Frontier Days

What Does 3 Days Without Power in Houston Look Like?

Lots of blankets and lots of layers—and I'm still cold.

By Catherine Wendlandt February 17, 2021

Like the rest of the 1.37 million who've mostly been without power since Monday, I'm so friggin cold. 

“We’re living like the damn pioneers,” my cousin texted me. I had reached out Tuesday morning to see how she was faring in this blackout, hoping maybe she was doing better than me, and she was, sort of. Although she had at least gotten her power back to her Greenway Plaza-area apartment, her heater hadn’t turned back on. 

As for me, I was over in the Heights, and, like many others, I'd been without power and heat since sometime in the wee hours of Sunday morning. What has living with no power looked like? Well, darkness, for one thing, in the evenings, when it’s so cold and black that not even candles seem to make a difference. It has meant shuffling around my apartment with a lantern (I really do look like a pioneer). It has meant lots and lots of blankets piled in a mess on top of me at all times. 

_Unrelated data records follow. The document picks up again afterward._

### src/rtl/alu_exec.sv
// Multi-cycle execute unit. Logic and add/sub ops complete on the accept edge.
// Shifts and multiply iterate in EXEC under a down-counter. Results are handed back over valid/ready.
module alu_exec #(
  parameter int WIDTH = 8
) (
  input  logic             clk,
  input  logic             rst_n,
  input  logic             op_valid,
  output logic             op_ready,
  input  logic [2:0]       op,
  input  logic [WIDTH-1:0] a,
  input  logic [WIDTH-1:0] b,
  output logic             res_valid,
  input  logic             res_ready,
  output logic [WIDTH-1:0] result,
  output logic             flag_zero,
  output logic             flag_carry
);

  localparam int CW = $clog2(WIDTH + 1);

  localparam logic [2:0] OP_ADD = 3'd0;
  localparam logic [2:0] OP_SUB = 3'd1;
  localparam logic [2:0] OP_AND = 3'd2;
  localparam logic [2:0] OP_OR  = 3'd3;
  localparam logic [2:0] OP_XOR = 3'd4;
  localparam logic [2:0] OP_SHL = 3'd5;
  localparam logic [2:0] OP_SHR = 3'd6;
  localparam logic [2:0] OP_MUL = 3'd7;

  typedef enum logic [1:0] {
    S_IDLE = 2'd0,
    S_EXEC = 2'd1,
    S_DONE = 2'd2
  } state_t;

  state_t               state_q, state_d;
  logic [2:0]           op_q, op_d;
  logic [WIDTH-1:0]     mcand_q, mcand_d;
  logic [2*WIDTH-1:0]   work_q, work_d;
  logic [CW-1:0]        cnt_q, cnt_d;
  logic [WIDTH-1:0]     result_q, result_d;
  logic                 zero_q, zero_d;
  logic                 carry_q, carry_d;

  logic [WIDTH:0]       add_s, sub_s, mac_s;
  logic [2*WIDTH-1:0]   step_s;
  logic                 step_cy_s;
  logic                 load_s;
  logic [WIDTH-1:0]     res_s;
  logic                 cy_s;

  // Next-state, datapath step and result capture.
  always_comb begin
    state_d   = state_q;
    op_d      = op_q;
    mcand_d   = mcand_q;
    work_d    = work_q;
    cnt_d     = cnt_q;
    load_s    = 1'b0;
    res_s     = {WIDTH{1'b0}};
    cy_s      = 1'b0;
    add_s     = {1'b0, a} + {1'b0, b};
    sub_s     = {1'b0, a} - {1'b0, b};
    mac_s     = {1'b0, work_q[2*WIDTH-1:WIDTH]} + ({1'b0, mcand_q} & {(WIDTH+1){work_q[0]}});

    // Multiply keeps the partial product in the upper half and the multiplier in the lower half.
    case (op_q)
      OP_SHL: begin
        step_s    = {{WIDTH{1'b0}}, work_q[WIDTH-2:0], 1'b0};
        step_cy_s = work_q[WIDTH-1];
      end
      OP_SHR: begin
        step_s    = {{WIDTH{1'b0}}, 1'b0, work_q[WIDTH-1:1]};
        step_cy_s = work_q[0];
      end
      OP_MUL: begin
        step_s    = {mac_s, work_q[WIDTH-1:1]};
        step_cy_s = |mac_s[WIDTH:1];
      end
      default: begin
        step_s    = work_q;
        step_cy_s = 1'b0;
      end
    endcase

    case (state_q)
      S_IDLE: begin
        if (op_valid) begin
          op_d = op;
          case (op)
            OP_ADD: begin load_s = 1'b1; res_s = add_s[WIDTH-1:0]; cy_s = add_s[WIDTH]; state_d = S_DONE; end
            OP_SUB: begin load_s = 1'b1; res_s = sub_s[WIDTH-1:0]; cy_s = sub_s[WIDTH]; state_d = S_DONE; end
            OP_AND: begin load_s = 1'b1; res_s = a & b; state_d = S_DONE; end
            OP_OR:  begin load_s = 1'b1; res_s = a | b; state_d = S_DONE; end
            OP_XOR: begin load_s = 1'b1; res_s = a ^ b; state_d = S_DONE; end
            OP_SHL, OP_SHR: begin
              if (b[2:0] == 3'd0) begin
                load_s  = 1'b1;
                res_s   = a;
                state_d = S_DONE;
              end else begin
                work_d  = {{WIDTH{1'b0}}, a};
                cnt_d   = CW'(b[2:0]);
                state_d = S_EXEC;
              end
            end
            OP_MUL: begin
              mcand_d = a;
              work_d  = {{WIDTH{1'b0}}, b};
              cnt_d   = CW'(WIDTH);
              state_d = S_EXEC;
            end
            default: state_d = S_IDLE;
          endcase
        end else begin
          state_d = S_IDLE;
        end
      end
      S_EXEC: begin
        work_d = step_s;
        cnt_d  = cnt_q - CW'(1);
        if (cnt_q == CW'(1)) begin
          load_s  = 1'b1;
          res_s   = step_s[WIDTH-1:0];
          cy_s    = step_cy_s;
          state_d = S_DONE;
        end else begin
          state_d = S_EXEC;
        end
      end
      S_DONE: begin
        if (res_ready) begin
          state_d = S_IDLE;
        end else begin
          state_d = S_DONE;
        end
      end
      default: state_d = S_IDLE;
    endcase

    // Flags move only together with a freshly produced result.
    result_d = load_s ? res_s : result_q;
    zero_d   = load_s ? (res_s == {WIDTH{1'b0}}) : zero_q;
    carry_d  = load_s ? cy_s : carry_q;
  end

  // State and datapath registers.
  always_ff @(posedge clk or negedge rst_n) begin
    if (!rst_n) begin
      state_q  <= S_IDLE;
      op_q     <= 3'd0;
      mcand_q  <= {WIDTH{1'b0}};
      work_q   <= {(2*WIDTH){1'b0}};
      cnt_q    <= {CW{1'b0}};
      result_q <= {WIDTH{1'b0}};
      zero_q   <= 1'b0;
      carry_q  <= 1'b0;
    end else begin
      state_q  <= state_d;
      op_q     <= op_d;
      mcand_q  <= mcand_d;
      work_q   <= work_d;
      cnt_q    <= cnt_d;
      result_q <= result_d;
      zero_q   <= zero_d;
      carry_q  <= carry_d;
    end
  end

  assign op_ready   = (state_q == S_IDLE);
  assign res_valid  = (state_q == S_DONE);
  assign result     = result_q;
  assign flag_zero  = zero_q;
  assign flag_carry = carry_q;

endmodule
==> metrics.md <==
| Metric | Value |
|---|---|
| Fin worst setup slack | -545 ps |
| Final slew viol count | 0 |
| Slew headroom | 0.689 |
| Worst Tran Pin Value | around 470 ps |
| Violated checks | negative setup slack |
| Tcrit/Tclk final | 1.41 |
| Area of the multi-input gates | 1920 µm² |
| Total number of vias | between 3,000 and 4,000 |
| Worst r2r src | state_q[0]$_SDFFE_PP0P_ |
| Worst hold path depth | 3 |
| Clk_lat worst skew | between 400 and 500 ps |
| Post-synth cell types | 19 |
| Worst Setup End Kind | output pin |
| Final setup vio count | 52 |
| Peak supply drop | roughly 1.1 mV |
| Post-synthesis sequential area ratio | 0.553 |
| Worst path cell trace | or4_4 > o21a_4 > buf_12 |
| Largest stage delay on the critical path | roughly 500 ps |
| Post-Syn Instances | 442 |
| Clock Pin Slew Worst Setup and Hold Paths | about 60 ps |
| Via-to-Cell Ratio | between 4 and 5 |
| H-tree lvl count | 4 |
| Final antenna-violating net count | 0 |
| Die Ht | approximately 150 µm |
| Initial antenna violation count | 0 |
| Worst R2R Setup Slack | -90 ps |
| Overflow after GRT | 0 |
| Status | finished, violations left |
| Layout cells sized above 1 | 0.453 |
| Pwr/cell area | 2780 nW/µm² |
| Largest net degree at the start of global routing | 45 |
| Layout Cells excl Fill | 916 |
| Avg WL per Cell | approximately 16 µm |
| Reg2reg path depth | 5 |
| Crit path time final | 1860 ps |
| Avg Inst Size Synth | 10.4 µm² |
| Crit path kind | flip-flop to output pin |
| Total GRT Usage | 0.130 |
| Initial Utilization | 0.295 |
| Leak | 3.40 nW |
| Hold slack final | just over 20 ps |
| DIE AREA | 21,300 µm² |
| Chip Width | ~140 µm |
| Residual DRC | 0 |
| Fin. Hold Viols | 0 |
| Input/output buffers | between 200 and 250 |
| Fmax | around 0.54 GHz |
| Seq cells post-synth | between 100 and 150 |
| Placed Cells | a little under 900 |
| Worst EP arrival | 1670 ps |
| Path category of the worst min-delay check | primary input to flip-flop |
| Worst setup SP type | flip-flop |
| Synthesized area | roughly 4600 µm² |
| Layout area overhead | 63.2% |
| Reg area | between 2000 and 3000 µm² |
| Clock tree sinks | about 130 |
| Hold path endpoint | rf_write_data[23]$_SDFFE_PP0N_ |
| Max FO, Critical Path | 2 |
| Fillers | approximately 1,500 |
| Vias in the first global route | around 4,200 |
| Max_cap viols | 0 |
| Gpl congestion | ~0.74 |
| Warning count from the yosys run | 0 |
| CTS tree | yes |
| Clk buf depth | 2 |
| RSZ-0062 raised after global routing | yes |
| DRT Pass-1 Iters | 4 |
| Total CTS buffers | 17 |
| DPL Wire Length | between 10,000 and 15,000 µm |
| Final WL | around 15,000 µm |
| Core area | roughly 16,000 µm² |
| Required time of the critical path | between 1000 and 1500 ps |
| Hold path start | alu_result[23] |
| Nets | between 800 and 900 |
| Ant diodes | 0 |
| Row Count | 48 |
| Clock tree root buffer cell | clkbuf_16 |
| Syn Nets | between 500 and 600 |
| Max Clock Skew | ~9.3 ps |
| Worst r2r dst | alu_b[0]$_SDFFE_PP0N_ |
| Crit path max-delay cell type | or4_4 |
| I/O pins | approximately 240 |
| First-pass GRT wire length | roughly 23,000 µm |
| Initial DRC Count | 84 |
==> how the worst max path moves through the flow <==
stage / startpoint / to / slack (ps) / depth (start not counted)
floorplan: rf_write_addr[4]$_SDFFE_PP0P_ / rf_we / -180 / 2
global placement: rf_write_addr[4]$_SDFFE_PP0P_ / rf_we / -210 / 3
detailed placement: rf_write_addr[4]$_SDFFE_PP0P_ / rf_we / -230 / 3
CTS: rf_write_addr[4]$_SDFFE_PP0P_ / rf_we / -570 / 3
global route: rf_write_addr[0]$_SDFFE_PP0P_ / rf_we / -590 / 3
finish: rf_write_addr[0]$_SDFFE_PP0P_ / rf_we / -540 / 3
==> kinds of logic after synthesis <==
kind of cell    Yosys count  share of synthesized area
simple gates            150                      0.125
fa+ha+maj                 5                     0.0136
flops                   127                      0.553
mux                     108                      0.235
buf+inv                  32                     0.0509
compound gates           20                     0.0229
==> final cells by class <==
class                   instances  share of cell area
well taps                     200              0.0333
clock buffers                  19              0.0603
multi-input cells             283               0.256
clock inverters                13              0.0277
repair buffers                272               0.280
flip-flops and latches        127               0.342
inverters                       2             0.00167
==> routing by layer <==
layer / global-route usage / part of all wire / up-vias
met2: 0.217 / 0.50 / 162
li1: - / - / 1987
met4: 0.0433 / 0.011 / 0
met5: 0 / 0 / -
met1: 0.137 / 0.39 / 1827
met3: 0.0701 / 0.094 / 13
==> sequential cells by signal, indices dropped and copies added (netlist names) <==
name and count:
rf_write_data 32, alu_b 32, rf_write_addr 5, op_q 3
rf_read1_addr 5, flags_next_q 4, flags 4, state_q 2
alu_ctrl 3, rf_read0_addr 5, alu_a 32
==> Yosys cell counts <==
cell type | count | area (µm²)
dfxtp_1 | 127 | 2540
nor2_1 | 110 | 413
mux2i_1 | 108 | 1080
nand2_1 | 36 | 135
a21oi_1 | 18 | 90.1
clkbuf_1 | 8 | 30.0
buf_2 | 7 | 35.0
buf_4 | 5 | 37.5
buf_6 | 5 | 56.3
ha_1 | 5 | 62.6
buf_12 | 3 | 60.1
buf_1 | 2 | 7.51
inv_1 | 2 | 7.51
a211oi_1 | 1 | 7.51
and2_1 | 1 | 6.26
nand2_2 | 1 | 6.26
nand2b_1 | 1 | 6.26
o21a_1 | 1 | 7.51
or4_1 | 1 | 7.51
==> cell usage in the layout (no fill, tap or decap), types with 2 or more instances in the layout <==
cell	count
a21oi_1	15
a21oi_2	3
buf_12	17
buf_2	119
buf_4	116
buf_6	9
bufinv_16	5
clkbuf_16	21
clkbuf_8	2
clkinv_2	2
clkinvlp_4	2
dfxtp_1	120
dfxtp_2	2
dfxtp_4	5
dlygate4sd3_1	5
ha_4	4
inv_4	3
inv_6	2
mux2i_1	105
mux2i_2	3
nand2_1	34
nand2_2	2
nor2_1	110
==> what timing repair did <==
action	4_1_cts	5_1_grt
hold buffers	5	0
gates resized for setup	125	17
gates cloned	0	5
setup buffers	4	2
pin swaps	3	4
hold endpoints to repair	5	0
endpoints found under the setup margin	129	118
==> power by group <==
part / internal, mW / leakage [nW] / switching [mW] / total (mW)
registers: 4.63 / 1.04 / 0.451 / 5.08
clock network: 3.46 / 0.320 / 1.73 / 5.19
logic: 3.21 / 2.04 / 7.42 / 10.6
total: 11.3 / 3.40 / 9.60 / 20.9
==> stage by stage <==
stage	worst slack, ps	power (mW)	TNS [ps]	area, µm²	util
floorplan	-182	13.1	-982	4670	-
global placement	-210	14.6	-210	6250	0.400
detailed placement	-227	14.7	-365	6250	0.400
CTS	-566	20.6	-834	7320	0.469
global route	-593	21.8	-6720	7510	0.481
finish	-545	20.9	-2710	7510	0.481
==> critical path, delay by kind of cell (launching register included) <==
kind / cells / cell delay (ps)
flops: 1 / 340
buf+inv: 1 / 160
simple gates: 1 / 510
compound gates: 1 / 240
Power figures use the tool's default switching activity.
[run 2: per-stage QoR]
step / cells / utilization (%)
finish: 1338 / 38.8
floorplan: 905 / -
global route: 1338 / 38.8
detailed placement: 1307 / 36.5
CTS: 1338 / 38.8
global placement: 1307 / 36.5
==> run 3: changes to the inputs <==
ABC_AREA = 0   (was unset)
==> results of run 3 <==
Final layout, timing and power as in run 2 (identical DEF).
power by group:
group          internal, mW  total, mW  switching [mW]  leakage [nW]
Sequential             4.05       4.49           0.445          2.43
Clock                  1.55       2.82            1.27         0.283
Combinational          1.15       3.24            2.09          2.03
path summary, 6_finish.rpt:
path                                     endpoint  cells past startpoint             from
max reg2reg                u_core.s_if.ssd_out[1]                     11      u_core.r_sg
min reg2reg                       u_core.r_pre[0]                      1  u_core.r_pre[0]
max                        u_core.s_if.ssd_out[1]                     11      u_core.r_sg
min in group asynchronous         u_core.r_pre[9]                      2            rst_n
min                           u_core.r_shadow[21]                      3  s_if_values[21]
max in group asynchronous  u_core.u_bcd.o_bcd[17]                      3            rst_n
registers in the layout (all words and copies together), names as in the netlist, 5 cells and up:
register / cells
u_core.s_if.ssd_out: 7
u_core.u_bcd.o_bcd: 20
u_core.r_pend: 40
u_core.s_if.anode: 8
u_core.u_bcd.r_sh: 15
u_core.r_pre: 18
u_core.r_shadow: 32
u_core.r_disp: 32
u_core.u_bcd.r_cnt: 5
==> config.mk <==
export PLATFORM = sky130hd
export DESIGN_NAME = axi_master_engine
export DESIGN_NICKNAME = d
export VERILOG_FILES = /design/src/rtl/axi_master_engine.sv
export SDC_FILE = /design/constraint.sdc
export NUM_CORES = 1
export LEC_CHECK = 0
export ABC_AREA = 1
export BUFFER_PORTS_ARGS = -buffer_cell sky130_fd_sc_hd__buf_2
export CAP_MARGIN = 20
export CORE_AREA = 2 2 130 132
export CTS_CLUSTER_SIZE = 40
export DETAILED_ROUTE_END_ITERATION = 12
export DIE_AREA = 0 0 132 134
export PLACE_DENSITY = 0.56
export SETUP_SLACK_MARGIN = 0.4
export SYNTH_ARGS = -nofsm -noshare
export SYNTH_HDL_FRONTEND = slang
export SYNTH_SLANG_ARGS = --single-unit
==> constraint.sdc <==
create_clock -name aclk -period 1.35 [get_ports aclk]
set_clock_uncertainty 0.1 [all_clocks]
set_input_delay 0.135 -clock aclk [delete_from_list [all_inputs] [get_ports aclk]]
set_output_delay 0.135 -clock aclk [all_outputs]
set_load 0.1 [all_outputs]
==> src/rtl/axi_master_engine.sv <==
// rtl/axi_master_engine.sv - AXI3 single-burst INCR master engine; optional 4 KB boundary reject under AXI_MASTER_4K_CHECK_EN
module axi_master_engine #(
    parameter int ADDR_WIDTH = 32,
    parameter int DATA_WIDTH = 32,
    parameter int ID_WIDTH   = 4
) (
    input  logic                    aclk,
    input  logic                    arst,
    // command port
    input  logic                    cmd_valid,
    output logic                    cmd_ready,
    input  logic                    cmd_write,
    input  logic [ADDR_WIDTH-1:0]   cmd_addr,
    input  logic [3:0]              cmd_len,
    input  logic [ID_WIDTH-1:0]     cmd_id,
    // user write data stream
    input  logic [DATA_WIDTH-1:0]   usr_wdata,
    input  logic                    usr_wvalid,
    output logic                    usr_wready,
    // user read data stream
    output logic [DATA_WIDTH-1:0]   usr_rdata,
    output logic                    usr_rvalid,
    output logic                    usr_rlast,
    input  logic                    usr_rready,
    // completion
    output logic                    done,
    output logic [1:0]              done_resp,
    // AW channel
    output logic [ID_WIDTH-1:0]     awid,
    output logic [ADDR_WIDTH-1:0]   awaddr,
    output logic [3:0]              awlen,
    output logic [2:0]              awsize,
    output logic [1:0]              awburst,
    output logic [1:0]              awlock,
    output logic [3:0]              awcache,
    output logic [2:0]              awprot,
    output logic [3:0]              awqos,
    output logic [3:0]              awregion,
    output logic                    awvalid,
    input  logic                    awready,
    // W channel
    output logic [ID_WIDTH-1:0]     wid,
    output logic [DATA_WIDTH-1:0]   wdata,
    output logic [DATA_WIDTH/8-1:0] wstrb,
    output logic                    wlast,
    output logic                    wvalid,
    input  logic                    wready,
    // B channel
    input  logic [ID_WIDTH-1:0]     bid,
    input  logic [1:0]              bresp,
    input  logic                    bvalid,
    output logic                    bready,
    // AR channel
    output logic [ID_WIDTH-1:0]     arid,
    output logic [ADDR_WIDTH-1:0]   araddr,
    output logic [3:0]              arlen,
    output logic [2:0]              arsize,
    output logic [1:0]              arburst,
    output logic [1:0]              arlock,
    output logic [3:0]              arcache,
    output logic [2:0]              arprot,
    output logic [3:0]              arqos,
    output logic [3:0]              arregion,
    output logic                    arvalid,
    input  logic                    arready,
    // R channel
    input  logic [ID_WIDTH-1:0]     rid,
    input  logic [DATA_WIDTH-1:0]   rdata,
    input  logic [1:0]              rresp,
    input  logic                    rlast,
    input  logic                    rvalid,
    output logic                    rready
);

    localparam int         BYTES  = DATA_WIDTH / 8;
    localparam logic [2:0] AXSIZE = 3'($clog2(BYTES));

    typedef enum logic [2:0] {
        IDLE, WR_ADDR, WR_DATA, WR_RESP, RD_ADDR, RD_DATA, DONE
    } state_t;

    state_t                  state, state_next;
    logic [ADDR_WIDTH-1:0]   addr_q;
    logic [3:0]              len_q;
    logic [ID_WIDTH-1:0]     id_q;
    logic [4:0]              beat_q;     // one spare bit so an over-long read burst is still seen as a mismatch
    logic [1:0]              resp_q;
    logic                    err_q;
    logic                    cmd_ready_q;

    logic                    cmd_fire;
    logic                    cmd_reject;
    logic                    w_fire;
    logic                    r_fire;
    logic [1:0]              rd_max;
    logic                    rd_bad;

    assign cmd_fire = (state == IDLE) && cmd_valid && cmd_ready_q;
    assign w_fire   = wvalid && wready;
    assign r_fire   = rvalid && rready;

`ifdef AXI_MASTER_4K_CHECK_EN
    logic [15:0] burst_end;

    // Reject a command whose last byte lands past the 4 KB page it starts in
    always_comb begin
        burst_end  = 16'(cmd_addr[11:0]) + ((16'(cmd_len) + 16'd1) * 16'(BYTES));
        cmd_reject = (burst_end > 16'd4096);
    end
`else
    assign cmd_reject = 1'b0;
`endif

    // Read-side status: worst response so far, and any protocol error (ID or beat count)
    always_comb begin
        rd_max = (rresp > resp_q) ? rresp : resp_q;
        rd_bad = err_q || (rid != id_q) || (rlast && (beat_q != {1'b0, len_q}));
    end

    // Fixed burst attributes and latched command payload
    assign awid     = id_q;
    assign awaddr   = addr_q;
    assign awlen    = len_q;
    assign awsize   = AXSIZE;
    assign awburst  = 2'b01;
    assign awlock   = 2'b00;
    assign awcache  = 4'd0;
    assign awprot   = 3'd0;
    assign awqos    = 4'd0;
    assign awregion = 4'd0;
    assign arid     = id_q;
    assign araddr   = addr_q;
    assign arlen    = len_q;
    assign arsize   = AXSIZE;
    assign arburst  = 2'b01;
    assign arlock   = 2'b00;
    assign arcache  = 4'd0;
    assign arprot   = 3'd0;
    assign arqos    = 4'd0;
    assign arregion = 4'd0;

    assign wid       = id_q;
    assign wdata     = usr_wdata;
    assign wstrb     = '1;
    assign wlast     = (state == WR_DATA) && (beat_q == {1'b0, len_q});
    assign usr_rdata = rdata;
    assign usr_rlast = rlast && (state == RD_DATA);
    assign cmd_ready = cmd_ready_q;
    assign done_resp = resp_q;

    // State register
    always_ff @(posedge aclk) begin
        if (arst) begin
            state <= IDLE;
        end else begin
            state <= state_next;
        end
    end

    // Next-state and channel handshake outputs
    always_comb begin
        state_next = state;
        awvalid    = 1'b0;
        arvalid    = 1'b0;
        wvalid     = 1'b0;
        usr_wready = 1'b0;
        bready     = 1'b0;
        rready     = 1'b0;
        usr_rvalid = 1'b0;
        done       = 1'b0;
        case (state)
            IDLE: begin
                if (cmd_fire) begin
                    if (cmd_reject) begin
                        state_next = DONE;
                    end else if (cmd_write) begin
                        state_next = WR_ADDR;
                    end else begin
                        state_next = RD_ADDR;
                    end
                end
            end
            WR_ADDR: begin
                awvalid = 1'b1;
                if (awready) begin
                    state_next = WR_DATA;
                end
            end
            WR_DATA: begin
                wvalid     = usr_wvalid;
                usr_wready = wready;
                if (usr_wvalid && wready && wlast) begin
                    state_next = WR_RESP;
                end
            end
            WR_RESP: begin
                bready = 1'b1;
                if (bvalid) begin
                    state_next = DONE;
                end
            end
            RD_ADDR: begin
                arvalid = 1'b1;
                if (arready) begin
                    state_next = RD_DATA;
                end
            end
            RD_DATA: begin
                rready     = usr_rready;
                usr_rvalid = rvalid;
                if (rvalid && usr_rready && rlast) begin
                    state_next = DONE;
                end
            end
            DONE: begin
                done       = 1'b1;
                state_next = IDLE;
            end
            default: begin
                state_next = IDLE;
            end
        endcase
    end

    // cmd_ready is registered so it only rises the cycle after reset or DONE
    always_ff @(posedge aclk) begin
        if (arst) begin
            cmd_ready_q <= 1'b0;
        end else begin
            cmd_ready_q <= (state_next == IDLE);
        end
    end

    // Command latch, beat counter and response accumulation
    always_ff @(posedge aclk) begin
        if (arst) begin
            addr_q <= '0;
            len_q  <= '0;
            id_q   <= '0;
            beat_q <= '0;
            resp_q <= 2'b00;
            err_q  <= 1'b0;
        end else begin
            if (cmd_fire) begin
                addr_q <= cmd_addr;
                len_q  <= cmd_len;
                id_q   <= cmd_id;
                beat_q <= '0;
                err_q  <= 1'b0;
                resp_q <= cmd_reject ? 2'b10 : 2'b00;
            end
            if ((state == WR_DATA) && w_fire) begin
                beat_q <= beat_q + 5'd1;
            end
            if ((state == WR_RESP) && bvalid) begin
                resp_q <= (bid != id_q) ? 2'b10 : bresp;
            end
            if ((state == RD_DATA) && r_fire) begin
                beat_q <= beat_q + 5'd1;
                err_q  <= rd_bad;
                if (rlast) begin
                    resp_q <= rd_bad ? 2'b10 : rd_max;
                end else begin
                    resp_q <= rd_max;
                end
            end
        end
    end

endmodule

It has also translated to sitting in my car (outside, don’t hang out in a garage, y’all) for hours on end, getting warm and charging my phone, watching the gas in my car slowly deplete. And at night it has meant using whatever charge left on my laptop to charge my phone when it's been too cold outside to even sit in my car and wait.

Like many, I never expected it to be like this, and, considering I went to school in the Midwest, if you'd asked me before today I would have been sure that I would handle it better. I know how to deal with a little cold. It’s not even that bad, I thought on Monday when it first snapped off, settling my apartment into an eery silence. I could trek across campus in 0 degrees. A day without power when it’s 20 outside should have been nothing, especially as my friends back in the Midwest were dealing with frigid temperatures as low as -11 degrees. I didn’t want to be a wimp.

So on Monday morning I pulled out all my old too-thick-for-normal-Houston sweaters, wrapped myself up in a blanket, and prepared to ride it out. And Monday really wasn’t too terrible. I still had water—family out in West Houston were already scooping buckets from their pool to flush. But I was even able to get hot water, enough to make some weak tea and take a very quick shower. 

And then, when I got my power back for a few hours late Monday afternoon, I thought it was over. “AND I HAVE POWER!!!!” I messaged my coworkers as I finally signed onto work and made myself a cup of strong tea. But my joy was short-lived. At 6:50 p.m. my power shut off again, leaving me in the pitch-black cold. 

Monday night was miserable, almost Dickensian. I got back under my pile of many blankets and tried to stay warm enough to sleep. Tuesday morning was even colder. I stayed huddled under my covers for as long as I could, until my boss and my mother convinced me to go fill up my bathtub as reports of low water pressure began to surface. Otherwise, the cell towers in the area were down, so I could only send out messages sporadically, and couldn't keep up with what was going on with the news. It was strange to feel so isolated in the middle of the city. 

Not much changed over the course of the day. It was cold. I checked in with my boss. I tried to stay warm, digging out more sweaters from my college days and layering them on. I talked to my family who still had power as the day wore on, getting grumpier and grumpier as the cold crept in past my layers, making my fingers and hands ache. I at least had better cell reception, so I could look up the news myself, although I wasn't too hopeful about what I saw. I was already feeling low when a friend who works in energy reached out to tell me that it was going to take longer than what it was saying on the news for ERCOT to get things up and going (we still, in fact, don't have a solid timeline on when the state grid will be fully back online). That’s when any optimism I had pretty much gave out. 

Like so many in the Houston area (1.37 million, still, as of Wednesday morning) I’m now on day three, with no idea when I’ll be able to do something as simple as snap on a light, let alone go back to even a pandemic-level version of normal. I still have running water, but can no longer flush my toilet (and yes, the filled bathtub is proving to be useful.) There’s now a boil water notice for Houston, but since I don’t have power, I'm frankly not too concerned about that just now. Boiling water would be a luxury at this point. 

But there is a little bit of hope. My family out in West Houston got their power back early this morning. Besides a few small drifts, the snow outside my home is melting, and the temperature is slowly rising. And I still have food in my pantry and gas in my car. I could be a lot worse off.